Analysts expect the "iWatch", which would allow users to read emails, run video and respond to social media notifications, to sell for around £200.
Samsung and Google are developing their own smart watches which will be compatible with consumers' smart phones or tablets.
A basic £110 Cookoo watch already alerts iPhone users to incoming calls and allows them to operate the phone camera remotely, via a Bluetooth link.
Apple could also develop a high-end "iWatch", incorporating the classic design of a vintage timepiece, to compete with luxury brands like Rolex.
After a dip during the 2008 financial crisis, luxury watch sales are rising again. UK sales rose by 4 per cent market in 2012, contributing to a global market worth $35 billion. Total watch sales are predicted to show a 30 per cent rise by 2017, according to Euromonitor.
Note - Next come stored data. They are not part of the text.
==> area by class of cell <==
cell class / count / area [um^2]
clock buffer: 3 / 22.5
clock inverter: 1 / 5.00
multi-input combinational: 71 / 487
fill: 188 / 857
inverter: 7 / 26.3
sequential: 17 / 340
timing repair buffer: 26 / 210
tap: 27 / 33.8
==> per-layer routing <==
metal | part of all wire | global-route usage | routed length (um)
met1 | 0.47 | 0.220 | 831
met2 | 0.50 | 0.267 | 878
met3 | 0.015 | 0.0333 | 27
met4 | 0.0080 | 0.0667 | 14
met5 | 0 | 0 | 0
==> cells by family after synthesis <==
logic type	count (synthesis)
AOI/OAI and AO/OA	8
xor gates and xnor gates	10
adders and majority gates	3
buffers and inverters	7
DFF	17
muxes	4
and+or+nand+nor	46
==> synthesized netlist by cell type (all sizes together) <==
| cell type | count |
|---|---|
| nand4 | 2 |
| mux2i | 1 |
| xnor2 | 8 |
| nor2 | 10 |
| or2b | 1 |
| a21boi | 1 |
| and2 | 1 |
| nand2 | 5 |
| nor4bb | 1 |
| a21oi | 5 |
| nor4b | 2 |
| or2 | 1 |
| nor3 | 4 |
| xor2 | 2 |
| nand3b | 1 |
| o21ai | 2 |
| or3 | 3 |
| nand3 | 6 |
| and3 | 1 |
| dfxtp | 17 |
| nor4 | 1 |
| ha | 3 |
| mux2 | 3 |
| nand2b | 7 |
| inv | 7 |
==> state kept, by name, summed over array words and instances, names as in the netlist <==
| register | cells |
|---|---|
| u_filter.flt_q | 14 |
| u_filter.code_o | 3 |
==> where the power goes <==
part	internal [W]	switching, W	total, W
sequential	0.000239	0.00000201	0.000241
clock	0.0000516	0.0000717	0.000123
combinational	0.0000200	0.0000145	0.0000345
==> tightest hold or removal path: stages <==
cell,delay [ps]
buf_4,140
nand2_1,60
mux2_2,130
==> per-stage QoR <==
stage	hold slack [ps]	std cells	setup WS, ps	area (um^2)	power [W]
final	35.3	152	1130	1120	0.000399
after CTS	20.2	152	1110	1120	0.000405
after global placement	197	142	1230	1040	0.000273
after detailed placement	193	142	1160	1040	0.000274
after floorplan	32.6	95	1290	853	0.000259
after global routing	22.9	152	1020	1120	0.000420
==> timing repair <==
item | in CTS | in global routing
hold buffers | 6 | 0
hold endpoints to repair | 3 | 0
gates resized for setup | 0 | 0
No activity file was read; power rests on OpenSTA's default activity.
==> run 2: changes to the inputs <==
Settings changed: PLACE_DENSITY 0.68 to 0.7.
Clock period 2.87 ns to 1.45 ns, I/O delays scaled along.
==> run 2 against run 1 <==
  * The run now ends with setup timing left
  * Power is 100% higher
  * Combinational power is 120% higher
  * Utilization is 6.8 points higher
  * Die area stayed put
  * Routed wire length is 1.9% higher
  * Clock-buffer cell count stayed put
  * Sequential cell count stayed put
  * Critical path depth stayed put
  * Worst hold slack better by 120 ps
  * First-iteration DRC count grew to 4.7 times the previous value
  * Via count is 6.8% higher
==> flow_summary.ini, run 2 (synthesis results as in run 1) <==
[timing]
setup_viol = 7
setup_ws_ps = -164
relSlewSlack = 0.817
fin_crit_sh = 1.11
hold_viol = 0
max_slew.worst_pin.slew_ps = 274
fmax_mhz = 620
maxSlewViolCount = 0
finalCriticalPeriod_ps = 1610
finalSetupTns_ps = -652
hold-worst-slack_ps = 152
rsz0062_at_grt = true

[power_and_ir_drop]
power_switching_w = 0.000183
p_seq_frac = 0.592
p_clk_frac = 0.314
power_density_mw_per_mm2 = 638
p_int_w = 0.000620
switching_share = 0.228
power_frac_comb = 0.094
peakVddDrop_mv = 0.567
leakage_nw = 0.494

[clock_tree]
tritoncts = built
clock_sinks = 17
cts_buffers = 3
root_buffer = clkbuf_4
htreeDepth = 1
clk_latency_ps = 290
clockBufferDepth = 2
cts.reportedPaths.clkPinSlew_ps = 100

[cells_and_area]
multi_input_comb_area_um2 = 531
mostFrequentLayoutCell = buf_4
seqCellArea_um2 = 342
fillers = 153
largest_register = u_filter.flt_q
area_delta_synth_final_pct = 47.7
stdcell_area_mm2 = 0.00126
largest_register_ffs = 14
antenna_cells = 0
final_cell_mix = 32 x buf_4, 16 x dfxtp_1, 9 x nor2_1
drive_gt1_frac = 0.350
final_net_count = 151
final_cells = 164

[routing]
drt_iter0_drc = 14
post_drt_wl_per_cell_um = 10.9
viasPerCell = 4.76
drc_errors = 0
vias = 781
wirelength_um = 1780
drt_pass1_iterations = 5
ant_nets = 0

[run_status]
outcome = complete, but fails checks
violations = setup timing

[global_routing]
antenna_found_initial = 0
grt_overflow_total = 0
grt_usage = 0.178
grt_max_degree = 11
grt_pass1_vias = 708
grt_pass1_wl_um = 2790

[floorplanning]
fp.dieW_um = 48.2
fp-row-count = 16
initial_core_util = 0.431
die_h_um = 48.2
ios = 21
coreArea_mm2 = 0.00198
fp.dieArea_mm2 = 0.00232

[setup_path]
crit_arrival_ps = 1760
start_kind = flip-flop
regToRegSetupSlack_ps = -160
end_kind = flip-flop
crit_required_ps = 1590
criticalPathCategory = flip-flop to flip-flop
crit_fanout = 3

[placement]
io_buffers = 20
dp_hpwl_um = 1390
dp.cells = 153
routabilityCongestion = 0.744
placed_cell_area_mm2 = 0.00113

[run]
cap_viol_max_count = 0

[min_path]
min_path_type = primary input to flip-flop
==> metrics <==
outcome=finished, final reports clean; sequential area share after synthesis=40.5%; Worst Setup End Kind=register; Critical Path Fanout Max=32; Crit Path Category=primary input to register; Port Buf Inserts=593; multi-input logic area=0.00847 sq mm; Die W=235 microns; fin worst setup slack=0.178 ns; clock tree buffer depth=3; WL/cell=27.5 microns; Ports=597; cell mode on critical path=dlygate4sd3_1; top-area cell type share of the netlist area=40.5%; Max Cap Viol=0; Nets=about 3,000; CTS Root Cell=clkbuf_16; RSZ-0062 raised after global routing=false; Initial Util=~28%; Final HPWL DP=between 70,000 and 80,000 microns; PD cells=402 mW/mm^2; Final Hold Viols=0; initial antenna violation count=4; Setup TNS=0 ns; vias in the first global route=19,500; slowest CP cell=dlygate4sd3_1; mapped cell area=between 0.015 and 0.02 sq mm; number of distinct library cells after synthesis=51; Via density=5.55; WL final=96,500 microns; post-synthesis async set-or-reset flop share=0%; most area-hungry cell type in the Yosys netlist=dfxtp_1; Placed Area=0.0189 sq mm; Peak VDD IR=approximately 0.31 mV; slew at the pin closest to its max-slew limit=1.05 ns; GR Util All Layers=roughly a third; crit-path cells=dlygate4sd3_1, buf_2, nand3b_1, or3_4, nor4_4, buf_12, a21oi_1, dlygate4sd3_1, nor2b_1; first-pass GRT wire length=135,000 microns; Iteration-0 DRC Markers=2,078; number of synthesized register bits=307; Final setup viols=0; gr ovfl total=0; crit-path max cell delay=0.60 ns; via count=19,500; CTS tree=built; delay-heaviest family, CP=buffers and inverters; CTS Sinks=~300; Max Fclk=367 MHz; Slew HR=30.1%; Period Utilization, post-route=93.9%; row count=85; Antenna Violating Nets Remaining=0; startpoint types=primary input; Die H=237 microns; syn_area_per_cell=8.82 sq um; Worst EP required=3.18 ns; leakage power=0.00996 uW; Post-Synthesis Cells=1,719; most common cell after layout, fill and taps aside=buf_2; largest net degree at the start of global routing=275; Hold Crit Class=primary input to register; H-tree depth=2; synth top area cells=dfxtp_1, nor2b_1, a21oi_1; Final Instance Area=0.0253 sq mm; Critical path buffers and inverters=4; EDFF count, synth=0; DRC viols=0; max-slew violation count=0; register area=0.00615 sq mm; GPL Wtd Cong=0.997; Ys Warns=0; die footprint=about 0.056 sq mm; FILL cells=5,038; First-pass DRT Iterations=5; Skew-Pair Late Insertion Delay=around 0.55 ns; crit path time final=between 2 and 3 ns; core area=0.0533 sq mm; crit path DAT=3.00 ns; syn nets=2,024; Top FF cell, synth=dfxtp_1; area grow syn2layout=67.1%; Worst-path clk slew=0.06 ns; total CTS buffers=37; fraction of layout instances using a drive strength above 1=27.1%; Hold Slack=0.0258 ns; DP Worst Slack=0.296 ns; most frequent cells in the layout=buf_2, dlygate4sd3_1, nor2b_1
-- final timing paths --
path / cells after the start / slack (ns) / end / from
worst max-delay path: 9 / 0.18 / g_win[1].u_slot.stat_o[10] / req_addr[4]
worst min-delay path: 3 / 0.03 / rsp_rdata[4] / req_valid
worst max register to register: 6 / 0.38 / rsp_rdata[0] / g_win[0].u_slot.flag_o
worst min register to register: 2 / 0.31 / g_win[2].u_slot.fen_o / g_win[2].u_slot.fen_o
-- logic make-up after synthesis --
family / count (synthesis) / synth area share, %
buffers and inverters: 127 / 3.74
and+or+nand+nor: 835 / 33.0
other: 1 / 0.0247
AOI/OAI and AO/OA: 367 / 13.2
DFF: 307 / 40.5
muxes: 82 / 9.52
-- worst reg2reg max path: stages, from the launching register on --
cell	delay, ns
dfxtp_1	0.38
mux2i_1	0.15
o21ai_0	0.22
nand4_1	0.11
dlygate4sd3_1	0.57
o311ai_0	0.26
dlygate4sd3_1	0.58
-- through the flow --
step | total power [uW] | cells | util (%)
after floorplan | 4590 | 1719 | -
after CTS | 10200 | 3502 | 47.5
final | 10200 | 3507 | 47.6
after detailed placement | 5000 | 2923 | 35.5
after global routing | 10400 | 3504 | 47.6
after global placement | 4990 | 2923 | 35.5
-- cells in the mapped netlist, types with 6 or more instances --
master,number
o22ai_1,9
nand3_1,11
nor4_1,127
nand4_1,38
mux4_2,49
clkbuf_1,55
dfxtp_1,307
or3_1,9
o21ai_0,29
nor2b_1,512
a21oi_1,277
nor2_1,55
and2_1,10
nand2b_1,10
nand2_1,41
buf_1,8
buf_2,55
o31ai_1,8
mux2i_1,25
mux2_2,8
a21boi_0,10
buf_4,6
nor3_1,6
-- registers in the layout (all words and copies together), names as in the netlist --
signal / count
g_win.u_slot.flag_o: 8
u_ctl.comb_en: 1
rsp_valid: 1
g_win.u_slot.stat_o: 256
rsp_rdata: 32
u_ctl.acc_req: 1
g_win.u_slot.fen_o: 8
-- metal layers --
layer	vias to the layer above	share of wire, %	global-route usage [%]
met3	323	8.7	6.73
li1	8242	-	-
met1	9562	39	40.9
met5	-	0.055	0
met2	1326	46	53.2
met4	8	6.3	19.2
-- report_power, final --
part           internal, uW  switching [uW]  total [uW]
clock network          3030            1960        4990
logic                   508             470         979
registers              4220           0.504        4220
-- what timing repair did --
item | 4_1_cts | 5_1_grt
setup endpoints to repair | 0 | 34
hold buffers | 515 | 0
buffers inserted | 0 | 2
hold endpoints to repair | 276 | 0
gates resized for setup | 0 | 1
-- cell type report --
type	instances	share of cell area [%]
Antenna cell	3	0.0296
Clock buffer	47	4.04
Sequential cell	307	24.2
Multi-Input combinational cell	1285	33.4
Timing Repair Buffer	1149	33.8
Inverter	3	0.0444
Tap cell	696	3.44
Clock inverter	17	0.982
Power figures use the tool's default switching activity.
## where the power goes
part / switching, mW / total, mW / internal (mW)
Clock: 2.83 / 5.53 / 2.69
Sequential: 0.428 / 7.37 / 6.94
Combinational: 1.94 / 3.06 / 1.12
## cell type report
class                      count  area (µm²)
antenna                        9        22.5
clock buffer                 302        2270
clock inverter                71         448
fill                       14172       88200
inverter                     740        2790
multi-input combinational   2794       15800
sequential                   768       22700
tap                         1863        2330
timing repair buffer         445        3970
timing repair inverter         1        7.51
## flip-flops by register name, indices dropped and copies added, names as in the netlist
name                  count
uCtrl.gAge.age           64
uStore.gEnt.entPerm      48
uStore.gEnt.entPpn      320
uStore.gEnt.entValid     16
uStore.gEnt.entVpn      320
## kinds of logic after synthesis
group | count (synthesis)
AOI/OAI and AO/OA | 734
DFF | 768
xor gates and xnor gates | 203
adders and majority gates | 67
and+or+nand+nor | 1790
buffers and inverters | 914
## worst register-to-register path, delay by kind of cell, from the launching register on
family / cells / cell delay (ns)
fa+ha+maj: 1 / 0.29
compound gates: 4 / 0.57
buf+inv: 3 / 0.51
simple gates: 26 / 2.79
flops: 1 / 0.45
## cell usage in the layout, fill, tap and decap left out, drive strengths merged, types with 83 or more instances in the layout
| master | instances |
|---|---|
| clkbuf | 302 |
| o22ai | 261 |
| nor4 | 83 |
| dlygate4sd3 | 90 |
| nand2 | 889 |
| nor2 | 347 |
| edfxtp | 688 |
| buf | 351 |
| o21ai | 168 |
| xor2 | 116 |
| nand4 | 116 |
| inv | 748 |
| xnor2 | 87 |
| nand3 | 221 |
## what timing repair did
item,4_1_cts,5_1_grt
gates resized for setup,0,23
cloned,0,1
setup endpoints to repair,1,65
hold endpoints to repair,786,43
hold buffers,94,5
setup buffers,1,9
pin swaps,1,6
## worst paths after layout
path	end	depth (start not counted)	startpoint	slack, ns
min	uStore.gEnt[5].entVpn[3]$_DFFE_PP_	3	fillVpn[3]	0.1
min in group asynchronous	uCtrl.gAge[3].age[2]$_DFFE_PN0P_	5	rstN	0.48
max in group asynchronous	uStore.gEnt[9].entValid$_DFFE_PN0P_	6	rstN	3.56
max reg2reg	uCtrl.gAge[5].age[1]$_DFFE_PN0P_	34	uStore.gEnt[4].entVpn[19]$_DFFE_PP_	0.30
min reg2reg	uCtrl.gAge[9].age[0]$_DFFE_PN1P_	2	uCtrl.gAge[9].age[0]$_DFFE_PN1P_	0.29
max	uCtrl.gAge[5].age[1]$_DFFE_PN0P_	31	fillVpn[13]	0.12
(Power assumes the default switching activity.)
**config.mk**
```make
export PLATFORM = sky130hd
export DESIGN_NAME = i2c_regport
export DESIGN_NICKNAME = d
export VERILOG_FILES = /design/src/rtl/i2c_rp_pkg.sv /design/src/rtl/i2c_rp_sync.sv /design/src/rtl/i2c_rp_cond.sv /design/src/rtl/i2c_rp_map.sv /design/src/rtl/i2c_rp_fsm.sv /design/src/rtl/i2c_regport.sv
export SDC_FILE = /design/constraint.sdc
export NUM_CORES = 1
export LEC_CHECK = 0
export ABC_AREA = 1
export BUFFER_PORTS_ARGS = -buffer_cell sky130_fd_sc_hd__buf_2
export CAP_MARGIN = 20
export CORE_ASPECT_RATIO = 1.4
export CORE_MARGIN = 5
export CORE_UTILIZATION = 46
export CTS_CLUSTER_SIZE = 14
export DETAILED_ROUTE_END_ITERATION = 8
export PLACE_DENSITY = 0.67
export SETUP_SLACK_MARGIN = 0.5
export SLEW_MARGIN = 25
export SYNTH_ARGS = -nofsm -noshare
export SYNTH_HDL_FRONTEND = slang
export SYNTH_SLANG_ARGS = --single-unit
```
**constraint.sdc**
```tcl
create_clock -name clk -period 2 [get_ports clk]
set_input_delay 0.4 -clock clk [delete_from_list [all_inputs] [get_ports clk]]
set_output_delay 0.4 -clock clk [all_outputs]
set_load 0.02 [all_outputs]
```
**src/rtl/i2c_rp_pkg.sv**
```systemverilog
package i2c_rp_pkg;

    // Control states of the target engine
    typedef enum logic [3:0] {
        ST_IDLE,
        ST_ADDR,
        ST_AACK,
        ST_PTR,
        ST_PACK,
        ST_WDATA,
        ST_WACK,
        ST_RFETCH,
        ST_RLOAD,
        ST_RDATA,
        ST_RACK,
        ST_WAIT
    } rp_state_e;

    // Bits per bus byte, fixed by the protocol
    localparam int unsigned BYTE_BITS = 8;

endpackage

```
**src/rtl/i2c_rp_sync.sv**
```systemverilog
// Multi-stage synchronisers with edge detection for a group of bus lines.
module i2c_rp_sync #(
    parameter int unsigned STAGES = 2,
    parameter int unsigned LINES  = 2
) (
    input  logic             clk,
    input  logic             rst_n,
    input  logic [LINES-1:0] raw,
    output logic [LINES-1:0] lvl,
    output logic [LINES-1:0] rise,
    output logic [LINES-1:0] fall
);

    for (genvar g = 0; g < LINES; g++) begin : g_line
        logic [STAGES-1:0] chain;
        logic              prev;

        always_ff @(posedge clk or negedge rst_n) begin
            if (!rst_n) begin
                chain <= '1;
                prev  <= 1'b1;
            end else begin
                chain <= {chain[STAGES-2:0], raw[g]};
                prev  <= chain[STAGES-1];
            end
        end

        assign lvl[g]  = chain[STAGES-1];
        assign rise[g] = chain[STAGES-1] & ~prev;
        assign fall[g] = ~chain[STAGES-1] & prev;
    end

endmodule

```
**src/rtl/i2c_rp_cond.sv**
```systemverilog
// START / STOP recognition: an SDA edge while SCL is high.
module i2c_rp_cond (
    input  logic scl_lvl,
    input  logic sda_rise,
    input  logic sda_fall,
    output logic start_det,
    output logic stop_det
);

    assign start_det = scl_lvl & sda_fall;
    assign stop_det  = scl_lvl & sda_rise;

endmodule

```
**src/rtl/i2c_rp_map.sv**
```systemverilog
// Decodes the fixed hole in the register map.
module i2c_rp_map #(
    parameter int unsigned AW = 8,
    parameter logic [AW-1:0] RSV_LO = 8'h40,
    parameter logic [AW-1:0] RSV_HI = 8'hEF
) (
    input  logic [AW-1:0] ptr,
    output logic          rsv
);

    logic above_lo;
    logic below_hi;

    assign above_lo = (ptr >= RSV_LO);
    assign below_hi = (ptr <= RSV_HI);
    assign rsv      = above_lo & below_hi;

endmodule

```
**src/rtl/i2c_rp_fsm.sv**
```systemverilog
// Protocol engine: address match, pointer load, write and read phases.
module i2c_rp_fsm
    import i2c_rp_pkg::*;
#(
    parameter int unsigned AW      = 8,
    parameter logic [5:0]  ADDR_HI = 6'b101000
) (
    input  logic          clk,
    input  logic          rst_n,
    input  logic          scl_rise,
    input  logic          scl_fall,
    input  logic          sda_lvl,
    input  logic          start_det,
    input  logic          stop_det,
    input  logic          strap_a0,
    input  logic          rsv,
    input  logic [7:0]    reg_rdata,
    output logic          sda_oe,
    output logic          reg_we,
    output logic          reg_re,
    output logic [AW-1:0] reg_addr,
    output logic [7:0]    reg_wdata
);

    localparam int unsigned CW = $clog2(BYTE_BITS + 1);
    localparam logic [CW-1:0] CNT_FULL = CW'(BYTE_BITS);
    localparam logic [CW-1:0] CNT_LAST = CW'(BYTE_BITS - 1);

    rp_state_e       state_q;
    rp_state_e       state_d;
    logic [7:0]      sh_q;
    logic [CW-1:0]   cnt_q;
    logic [AW-1:0]   ptr_q;
    logic            mack_q;
    logic            byte_done;
    logic            addr_hit;
    logic            shifting_in;

    assign byte_done = (cnt_q == CNT_FULL);
    assign addr_hit  = (sh_q[7:1] == {ADDR_HI, strap_a0});

    // ---------------- state register ----------------
    always_ff @(posedge clk or negedge rst_n) begin
        if (!rst_n) begin
            state_q <= ST_IDLE;
        end else begin
            state_q <= state_d;
        end
    end

    // ---------------- next state ----------------
    always_comb begin
        state_d = state_q;
        if (start_det) begin
            state_d = ST_ADDR;
        end else if (stop_det) begin
            state_d = ST_IDLE;
        end else begin
            unique case (state_q)
                ST_IDLE:   state_d = ST_IDLE;
                ST_WAIT:   state_d = ST_WAIT;
                ST_ADDR: begin
                    if (scl_fall && byte_done) begin
                        state_d = addr_hit ? ST_AACK : ST_WAIT;
                    end
                end
                ST_AACK: begin
                    if (scl_fall) begin
                        state_d = sh_q[0] ? ST_RFETCH : ST_PTR;
                    end
                end
                ST_PTR: begin
                    if (scl_fall && byte_done) begin
                        state_d = ST_PACK;
                    end
                end
                ST_PACK: begin
                    if (scl_fall) begin
                        state_d = ST_WDATA;
                    end
                end
                ST_WDATA: begin
                    if (scl_fall && byte_done) begin
                        state_d = ST_WACK;
                    end
                end
                ST_WACK: begin
                    if (scl_fall) begin
                        state_d = ST_WDATA;
                    end
                end
                ST_RFETCH: state_d = ST_RLOAD;
                ST_RLOAD:  state_d = ST_RDATA;
                ST_RDATA: begin
                    if (scl_fall && (cnt_q == CNT_LAST)) begin
                        state_d = ST_RACK;
                    end
                end
                ST_RACK: begin
                    if (scl_fall) begin
                        state_d = mack_q ? ST_RFETCH : ST_WAIT;
                    end
                end
                default:   state_d = ST_IDLE;
            endcase
        end
    end

    // ---------------- data registers ----------------
    assign shifting_in = (state_q == ST_ADDR) || (state_q == ST_PTR) ||
                         (state_q == ST_WDATA);

    always_ff @(posedge clk or negedge rst_n) begin
        if (!rst_n) begin
            sh_q   <= '0;
            cnt_q  <= '0;
            ptr_q  <= '0;
            mack_q <= 1'b0;
        end else if (start_det || stop_det) begin
            cnt_q  <= '0;
        end else if (shifting_in) begin
            if (scl_rise && !byte_done) begin
                sh_q  <= {sh_q[6:0], sda_lvl};
                cnt_q <= cnt_q + CW'(1);
            end else if (scl_fall && byte_done) begin
                cnt_q <= '0;
                if (state_q == ST_PTR) begin
                    ptr_q <= AW'(sh_q);
                end else if (state_q == ST_WDATA) begin
                    ptr_q <= ptr_q + AW'(1);
                end
            end
        end else begin
            case (state_q)
                ST_RLOAD: begin
                    sh_q  <= rsv ? 8'h00 : reg_rdata;
                    ptr_q <= ptr_q + AW'(1);
                    cnt_q <= '0;
                end
                ST_RDATA: begin
                    if (scl_fall) begin
                        sh_q  <= {sh_q[6:0], 1'b0};
                        cnt_q <= cnt_q + CW'(1);
                    end
                end
                ST_RACK: begin
                    if (scl_rise) begin
                        mack_q <= ~sda_lvl;
                    end
                end
                default: begin
                    cnt_q <= cnt_q;
                end
            endcase
        end
    end

    // ---------------- outputs ----------------
    always_comb begin
        sda_oe = 1'b0;
        reg_we = 1'b0;
        reg_re = 1'b0;
        unique case (state_q)
            ST_AACK, ST_PACK, ST_WACK: sda_oe = 1'b1;
            ST_RDATA:                  sda_oe = ~sh_q[7];
            ST_RFETCH:                 reg_re = ~rsv;
            ST_WDATA:                  reg_we = scl_fall & byte_done & ~rsv;
            default:                   sda_oe = 1'b0;
        endcase
    end

    assign reg_addr  = ptr_q;
    assign reg_wdata = sh_q;

endmodule

```
**src/rtl/i2c_regport.sv**
```systemverilog
// I2C target giving byte access to a 256-location register space.
module i2c_regport #(
    parameter int unsigned   SYNC_STAGES = 2,
    parameter logic [5:0]    ADDR_HI     = 6'b101000,
    parameter logic [7:0]    RSV_LO      = 8'h40,
    parameter logic [7:0]    RSV_HI      = 8'hEF
) (
    input  logic       clk,
    input  logic       rst_n,
    input  logic       scl_i,
    input  logic       sda_i,
    output logic       sda_oe,
    input  logic       strap_a0,
    output logic [7:0] reg_addr,
    output logic [7:0] reg_wdata,
    output logic       reg_we,
    output logic       reg_re,
    input  logic [7:0] reg_rdata
);

    localparam int unsigned NLINES = 2;
    localparam int unsigned L_SCL  = 0;
    localparam int unsigned L_SDA  = 1;

    logic [NLINES-1:0] lvl;
    logic [NLINES-1:0] rise;
    logic [NLINES-1:0] fall;
    logic              scl_lvl;
    logic              start_det;
    logic              stop_det;
    logic              rsv;

    i2c_rp_sync #(
        .STAGES (SYNC_STAGES),
        .LINES  (NLINES)
    ) u_sync (
        .clk   (clk),
        .rst_n (rst_n),
        .raw   ({sda_i, scl_i}),
        .lvl   (lvl),
        .rise  (rise),
        .fall  (fall)
    );

    assign scl_lvl = lvl[L_SCL];

    i2c_rp_cond u_cond (
        .scl_lvl   (scl_lvl),
        .sda_rise  (rise[L_SDA]),
        .sda_fall  (fall[L_SDA]),
        .start_det (start_det),
        .stop_det  (stop_det)
    );

    i2c_rp_map #(
        .AW     (8),
        .RSV_LO (RSV_LO),
        .RSV_HI (RSV_HI)
    ) u_map (
        .ptr (reg_addr),
        .rsv (rsv)
    );

    i2c_rp_fsm #(
        .AW      (8),
        .ADDR_HI (ADDR_HI)
    ) u_fsm (
        .clk       (clk),
        .rst_n     (rst_n),
        .scl_rise  (rise[L_SCL]),
        .scl_fall  (fall[L_SCL]),
        .sda_lvl   (lvl[L_SDA]),
        .start_det (start_det),
        .stop_det  (stop_det),
        .strap_a0  (strap_a0),
        .rsv       (rsv),
        .reg_rdata (reg_rdata),
        .sda_oe    (sda_oe),
        .reg_we    (reg_we),
        .reg_re    (reg_re),
        .reg_addr  (reg_addr),
        .reg_wdata (reg_wdata)
    );

endmodule

```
An Apple spokesman said the company was "thrilled to welcome Paul Deneve", who was named vice president of "special projects", with a direct line to Mr Cook. The company would not detail exactly what Deneve's job would entail.
Apple is continuing to seek a chief retail officer after the holder of that post, John Browett, was ousted last year.
Yves Saint Laurent said Deneve will be replaced by Francesca Bellettini, who is a director at Bottega Veneta, another luxury brand owned by French fashion giant Kering. Slimane's role has been expanded to include the supervision of "all strategic projects for the brand," the fashion house said.